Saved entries
= = =

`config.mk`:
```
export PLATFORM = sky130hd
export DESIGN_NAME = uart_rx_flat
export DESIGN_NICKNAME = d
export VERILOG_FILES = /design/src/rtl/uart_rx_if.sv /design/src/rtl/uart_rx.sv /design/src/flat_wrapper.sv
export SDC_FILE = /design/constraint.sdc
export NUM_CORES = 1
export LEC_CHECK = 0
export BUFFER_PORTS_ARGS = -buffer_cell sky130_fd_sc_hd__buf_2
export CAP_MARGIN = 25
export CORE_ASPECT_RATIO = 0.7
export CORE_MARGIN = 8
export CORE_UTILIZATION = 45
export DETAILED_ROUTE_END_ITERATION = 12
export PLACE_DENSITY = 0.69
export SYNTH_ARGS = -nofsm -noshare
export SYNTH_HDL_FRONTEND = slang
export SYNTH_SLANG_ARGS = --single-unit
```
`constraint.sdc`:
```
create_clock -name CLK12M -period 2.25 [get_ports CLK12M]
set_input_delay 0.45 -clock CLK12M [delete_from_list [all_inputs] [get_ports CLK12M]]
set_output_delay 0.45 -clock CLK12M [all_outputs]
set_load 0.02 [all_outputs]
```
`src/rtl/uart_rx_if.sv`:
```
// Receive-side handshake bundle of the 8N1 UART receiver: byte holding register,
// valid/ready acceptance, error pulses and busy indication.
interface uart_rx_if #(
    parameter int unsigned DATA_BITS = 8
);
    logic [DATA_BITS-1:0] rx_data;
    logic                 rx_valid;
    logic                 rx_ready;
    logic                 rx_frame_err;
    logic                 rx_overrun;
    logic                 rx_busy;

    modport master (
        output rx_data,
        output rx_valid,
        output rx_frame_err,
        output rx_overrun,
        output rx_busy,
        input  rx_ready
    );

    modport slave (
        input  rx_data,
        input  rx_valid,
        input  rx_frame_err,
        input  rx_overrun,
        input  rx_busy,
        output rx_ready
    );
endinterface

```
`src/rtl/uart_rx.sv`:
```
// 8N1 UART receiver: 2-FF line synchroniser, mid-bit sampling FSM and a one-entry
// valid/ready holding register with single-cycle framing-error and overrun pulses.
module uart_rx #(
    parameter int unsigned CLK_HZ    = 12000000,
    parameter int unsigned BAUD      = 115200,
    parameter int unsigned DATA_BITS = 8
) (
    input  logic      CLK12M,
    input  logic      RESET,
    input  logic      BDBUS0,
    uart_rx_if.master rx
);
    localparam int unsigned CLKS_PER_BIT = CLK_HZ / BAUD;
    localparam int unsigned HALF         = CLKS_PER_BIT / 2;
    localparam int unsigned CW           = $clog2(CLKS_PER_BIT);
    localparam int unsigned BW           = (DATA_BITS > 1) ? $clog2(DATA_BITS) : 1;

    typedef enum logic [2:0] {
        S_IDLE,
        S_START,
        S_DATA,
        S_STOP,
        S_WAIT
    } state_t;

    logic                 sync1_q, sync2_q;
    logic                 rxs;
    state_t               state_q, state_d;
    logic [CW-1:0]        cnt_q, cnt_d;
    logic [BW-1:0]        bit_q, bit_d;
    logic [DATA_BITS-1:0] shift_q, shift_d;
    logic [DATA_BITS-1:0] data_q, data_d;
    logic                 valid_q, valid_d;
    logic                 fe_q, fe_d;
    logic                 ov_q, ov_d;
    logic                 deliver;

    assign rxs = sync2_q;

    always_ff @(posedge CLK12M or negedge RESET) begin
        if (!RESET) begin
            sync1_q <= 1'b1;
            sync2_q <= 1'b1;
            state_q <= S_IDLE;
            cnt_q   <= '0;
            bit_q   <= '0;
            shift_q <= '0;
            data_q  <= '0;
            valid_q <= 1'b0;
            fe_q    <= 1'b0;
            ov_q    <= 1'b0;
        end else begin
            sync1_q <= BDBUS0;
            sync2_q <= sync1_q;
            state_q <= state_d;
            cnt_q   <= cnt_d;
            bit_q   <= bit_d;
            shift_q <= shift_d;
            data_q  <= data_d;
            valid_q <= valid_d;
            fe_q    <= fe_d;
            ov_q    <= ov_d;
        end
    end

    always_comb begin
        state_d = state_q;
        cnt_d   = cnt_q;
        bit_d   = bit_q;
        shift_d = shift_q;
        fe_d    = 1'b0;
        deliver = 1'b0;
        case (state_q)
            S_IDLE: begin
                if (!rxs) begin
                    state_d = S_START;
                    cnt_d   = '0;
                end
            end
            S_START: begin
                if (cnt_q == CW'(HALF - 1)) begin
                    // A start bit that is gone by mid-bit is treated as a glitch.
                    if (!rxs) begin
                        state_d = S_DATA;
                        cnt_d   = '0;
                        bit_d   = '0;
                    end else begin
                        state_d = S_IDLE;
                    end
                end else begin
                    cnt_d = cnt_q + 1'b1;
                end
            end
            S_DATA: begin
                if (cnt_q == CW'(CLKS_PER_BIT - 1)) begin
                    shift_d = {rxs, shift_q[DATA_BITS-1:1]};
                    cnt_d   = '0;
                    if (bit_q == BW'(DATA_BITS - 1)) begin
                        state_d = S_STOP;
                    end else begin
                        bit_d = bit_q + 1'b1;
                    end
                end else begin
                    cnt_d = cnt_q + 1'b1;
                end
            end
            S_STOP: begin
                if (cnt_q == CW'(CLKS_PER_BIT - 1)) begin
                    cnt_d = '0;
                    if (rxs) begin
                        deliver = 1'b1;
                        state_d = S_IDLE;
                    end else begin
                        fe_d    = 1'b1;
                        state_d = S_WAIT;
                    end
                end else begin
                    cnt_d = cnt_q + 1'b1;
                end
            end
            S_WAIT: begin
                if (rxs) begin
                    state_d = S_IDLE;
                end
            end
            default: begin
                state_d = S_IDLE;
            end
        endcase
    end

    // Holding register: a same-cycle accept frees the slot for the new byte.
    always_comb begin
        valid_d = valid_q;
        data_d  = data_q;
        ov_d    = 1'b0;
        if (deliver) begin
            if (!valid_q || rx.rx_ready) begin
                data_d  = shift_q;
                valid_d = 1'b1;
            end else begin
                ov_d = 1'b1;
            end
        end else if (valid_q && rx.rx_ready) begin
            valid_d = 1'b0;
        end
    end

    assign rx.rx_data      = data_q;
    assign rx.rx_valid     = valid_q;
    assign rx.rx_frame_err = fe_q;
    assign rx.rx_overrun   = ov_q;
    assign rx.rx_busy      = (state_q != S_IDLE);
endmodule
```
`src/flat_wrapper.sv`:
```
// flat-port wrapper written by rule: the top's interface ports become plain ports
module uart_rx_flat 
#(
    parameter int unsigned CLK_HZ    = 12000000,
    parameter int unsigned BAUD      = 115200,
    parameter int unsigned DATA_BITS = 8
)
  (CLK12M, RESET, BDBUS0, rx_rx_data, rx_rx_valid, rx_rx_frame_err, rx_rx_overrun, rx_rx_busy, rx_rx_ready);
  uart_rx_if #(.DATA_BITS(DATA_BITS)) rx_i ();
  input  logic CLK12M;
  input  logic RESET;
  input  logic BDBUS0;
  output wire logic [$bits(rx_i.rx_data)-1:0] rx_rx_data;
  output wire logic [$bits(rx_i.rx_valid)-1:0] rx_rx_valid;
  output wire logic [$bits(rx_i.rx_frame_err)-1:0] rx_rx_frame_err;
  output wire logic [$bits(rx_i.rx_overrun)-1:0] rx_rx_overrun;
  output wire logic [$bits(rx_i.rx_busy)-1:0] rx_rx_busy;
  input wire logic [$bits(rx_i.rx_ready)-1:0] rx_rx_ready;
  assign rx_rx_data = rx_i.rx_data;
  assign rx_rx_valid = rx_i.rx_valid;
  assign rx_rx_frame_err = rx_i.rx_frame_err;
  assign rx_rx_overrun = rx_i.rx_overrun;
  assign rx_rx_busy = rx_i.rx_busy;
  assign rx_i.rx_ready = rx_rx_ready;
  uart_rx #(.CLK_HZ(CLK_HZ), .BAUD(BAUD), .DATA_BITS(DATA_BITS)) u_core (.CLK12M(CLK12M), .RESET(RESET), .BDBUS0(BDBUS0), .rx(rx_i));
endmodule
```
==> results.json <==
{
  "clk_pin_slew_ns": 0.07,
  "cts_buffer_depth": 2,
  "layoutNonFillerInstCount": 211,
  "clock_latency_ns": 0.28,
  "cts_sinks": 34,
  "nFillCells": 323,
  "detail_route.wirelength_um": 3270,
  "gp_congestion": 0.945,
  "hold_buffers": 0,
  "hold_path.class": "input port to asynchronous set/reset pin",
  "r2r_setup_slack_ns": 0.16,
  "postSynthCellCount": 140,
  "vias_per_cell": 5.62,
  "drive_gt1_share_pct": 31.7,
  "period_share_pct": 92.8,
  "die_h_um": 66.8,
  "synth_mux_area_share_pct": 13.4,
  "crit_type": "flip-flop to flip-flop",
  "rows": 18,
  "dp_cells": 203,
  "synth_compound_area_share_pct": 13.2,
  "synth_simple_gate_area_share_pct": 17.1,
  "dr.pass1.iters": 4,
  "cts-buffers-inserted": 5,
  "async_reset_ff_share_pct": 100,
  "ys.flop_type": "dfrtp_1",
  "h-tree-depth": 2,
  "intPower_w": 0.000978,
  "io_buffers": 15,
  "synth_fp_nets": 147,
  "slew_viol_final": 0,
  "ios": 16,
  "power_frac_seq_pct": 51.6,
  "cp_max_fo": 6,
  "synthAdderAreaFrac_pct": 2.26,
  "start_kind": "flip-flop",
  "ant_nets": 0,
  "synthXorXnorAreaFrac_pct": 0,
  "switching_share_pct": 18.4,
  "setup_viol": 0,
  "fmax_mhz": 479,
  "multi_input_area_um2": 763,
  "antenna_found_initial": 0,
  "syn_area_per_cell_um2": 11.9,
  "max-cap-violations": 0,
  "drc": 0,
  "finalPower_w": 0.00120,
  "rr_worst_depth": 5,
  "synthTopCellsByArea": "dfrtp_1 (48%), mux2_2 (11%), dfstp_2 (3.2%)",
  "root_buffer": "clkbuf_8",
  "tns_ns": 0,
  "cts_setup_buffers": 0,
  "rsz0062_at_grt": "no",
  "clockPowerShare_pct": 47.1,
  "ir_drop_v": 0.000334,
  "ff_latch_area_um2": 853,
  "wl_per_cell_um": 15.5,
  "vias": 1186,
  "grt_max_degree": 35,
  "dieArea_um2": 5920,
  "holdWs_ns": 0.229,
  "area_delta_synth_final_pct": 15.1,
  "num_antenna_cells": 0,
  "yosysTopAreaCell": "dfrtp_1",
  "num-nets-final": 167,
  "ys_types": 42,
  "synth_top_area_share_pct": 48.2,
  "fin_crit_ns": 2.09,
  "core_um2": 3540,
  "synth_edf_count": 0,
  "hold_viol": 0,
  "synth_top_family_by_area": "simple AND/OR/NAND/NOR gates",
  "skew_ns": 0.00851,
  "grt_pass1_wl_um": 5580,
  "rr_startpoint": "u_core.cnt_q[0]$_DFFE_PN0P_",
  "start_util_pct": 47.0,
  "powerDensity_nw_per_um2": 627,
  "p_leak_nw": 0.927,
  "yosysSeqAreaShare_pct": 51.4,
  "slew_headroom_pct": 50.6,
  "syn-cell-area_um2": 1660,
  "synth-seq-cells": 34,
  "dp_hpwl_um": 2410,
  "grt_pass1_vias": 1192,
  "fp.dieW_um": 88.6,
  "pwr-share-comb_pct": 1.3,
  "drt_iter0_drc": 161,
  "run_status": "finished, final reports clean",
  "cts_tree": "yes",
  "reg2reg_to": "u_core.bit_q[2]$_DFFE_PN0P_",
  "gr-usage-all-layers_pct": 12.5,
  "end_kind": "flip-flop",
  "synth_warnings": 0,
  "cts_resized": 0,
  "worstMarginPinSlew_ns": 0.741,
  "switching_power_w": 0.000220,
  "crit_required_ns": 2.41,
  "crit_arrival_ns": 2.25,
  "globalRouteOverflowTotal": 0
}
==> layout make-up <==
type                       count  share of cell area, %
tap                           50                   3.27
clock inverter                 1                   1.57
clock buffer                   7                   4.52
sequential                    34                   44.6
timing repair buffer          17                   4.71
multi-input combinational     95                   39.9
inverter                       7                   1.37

= = =

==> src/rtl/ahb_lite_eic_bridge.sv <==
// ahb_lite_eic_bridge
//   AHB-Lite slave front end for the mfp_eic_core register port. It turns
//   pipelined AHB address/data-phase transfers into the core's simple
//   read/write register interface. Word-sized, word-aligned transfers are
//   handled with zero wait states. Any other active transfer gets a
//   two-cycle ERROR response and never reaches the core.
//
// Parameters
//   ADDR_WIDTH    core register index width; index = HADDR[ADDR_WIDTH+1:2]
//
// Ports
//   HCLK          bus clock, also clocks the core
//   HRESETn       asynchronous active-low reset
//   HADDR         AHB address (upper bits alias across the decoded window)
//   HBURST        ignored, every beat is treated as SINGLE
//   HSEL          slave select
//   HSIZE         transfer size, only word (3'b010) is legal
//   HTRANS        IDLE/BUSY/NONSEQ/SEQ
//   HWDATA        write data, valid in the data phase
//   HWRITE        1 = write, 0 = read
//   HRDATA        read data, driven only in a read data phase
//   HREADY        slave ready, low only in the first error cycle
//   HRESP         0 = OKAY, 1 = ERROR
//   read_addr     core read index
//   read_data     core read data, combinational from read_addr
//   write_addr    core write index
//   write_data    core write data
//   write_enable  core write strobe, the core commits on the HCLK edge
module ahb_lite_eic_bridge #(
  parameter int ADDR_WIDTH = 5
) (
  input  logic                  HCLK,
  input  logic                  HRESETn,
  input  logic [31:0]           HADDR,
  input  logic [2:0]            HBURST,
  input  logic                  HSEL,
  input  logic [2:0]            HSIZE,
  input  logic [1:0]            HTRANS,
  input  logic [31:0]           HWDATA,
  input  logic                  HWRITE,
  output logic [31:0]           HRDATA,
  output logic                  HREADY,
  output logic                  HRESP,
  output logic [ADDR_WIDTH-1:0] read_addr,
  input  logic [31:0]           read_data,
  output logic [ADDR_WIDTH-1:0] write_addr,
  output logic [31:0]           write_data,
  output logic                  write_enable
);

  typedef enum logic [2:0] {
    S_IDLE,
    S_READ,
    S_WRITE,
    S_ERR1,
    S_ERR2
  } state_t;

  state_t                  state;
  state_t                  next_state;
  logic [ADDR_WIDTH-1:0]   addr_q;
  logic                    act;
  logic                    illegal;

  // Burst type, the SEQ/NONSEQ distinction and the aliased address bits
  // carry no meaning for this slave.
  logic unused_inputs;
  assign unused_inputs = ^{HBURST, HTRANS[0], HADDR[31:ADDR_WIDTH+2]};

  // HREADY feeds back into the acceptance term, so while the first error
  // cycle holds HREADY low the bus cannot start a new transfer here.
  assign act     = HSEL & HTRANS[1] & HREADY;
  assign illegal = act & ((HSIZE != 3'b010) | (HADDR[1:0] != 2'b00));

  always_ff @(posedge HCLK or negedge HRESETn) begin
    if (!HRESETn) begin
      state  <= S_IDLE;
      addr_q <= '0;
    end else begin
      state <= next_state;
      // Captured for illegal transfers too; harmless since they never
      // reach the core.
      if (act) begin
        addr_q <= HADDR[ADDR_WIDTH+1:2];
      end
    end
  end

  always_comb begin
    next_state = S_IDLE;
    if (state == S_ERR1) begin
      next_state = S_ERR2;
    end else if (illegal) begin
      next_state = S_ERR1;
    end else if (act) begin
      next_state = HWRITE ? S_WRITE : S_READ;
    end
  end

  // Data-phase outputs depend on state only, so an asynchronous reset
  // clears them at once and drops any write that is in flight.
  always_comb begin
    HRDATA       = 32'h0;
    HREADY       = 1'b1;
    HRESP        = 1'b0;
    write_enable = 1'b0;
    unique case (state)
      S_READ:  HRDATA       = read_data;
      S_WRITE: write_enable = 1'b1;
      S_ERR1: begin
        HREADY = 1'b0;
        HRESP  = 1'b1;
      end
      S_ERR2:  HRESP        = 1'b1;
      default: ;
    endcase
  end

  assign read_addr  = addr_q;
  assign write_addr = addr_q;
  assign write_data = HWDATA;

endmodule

= = =

## YOUR TASK
Extract all lines of the records above that include "phase".

## SOLUTION
//   pipelined AHB address/data-phase transfers into the core's simple
//   HWDATA        write data, valid in the data phase
//   HRDATA        read data, driven only in a read data phase
  // Data-phase outputs depend on state only, so an asynchronous reset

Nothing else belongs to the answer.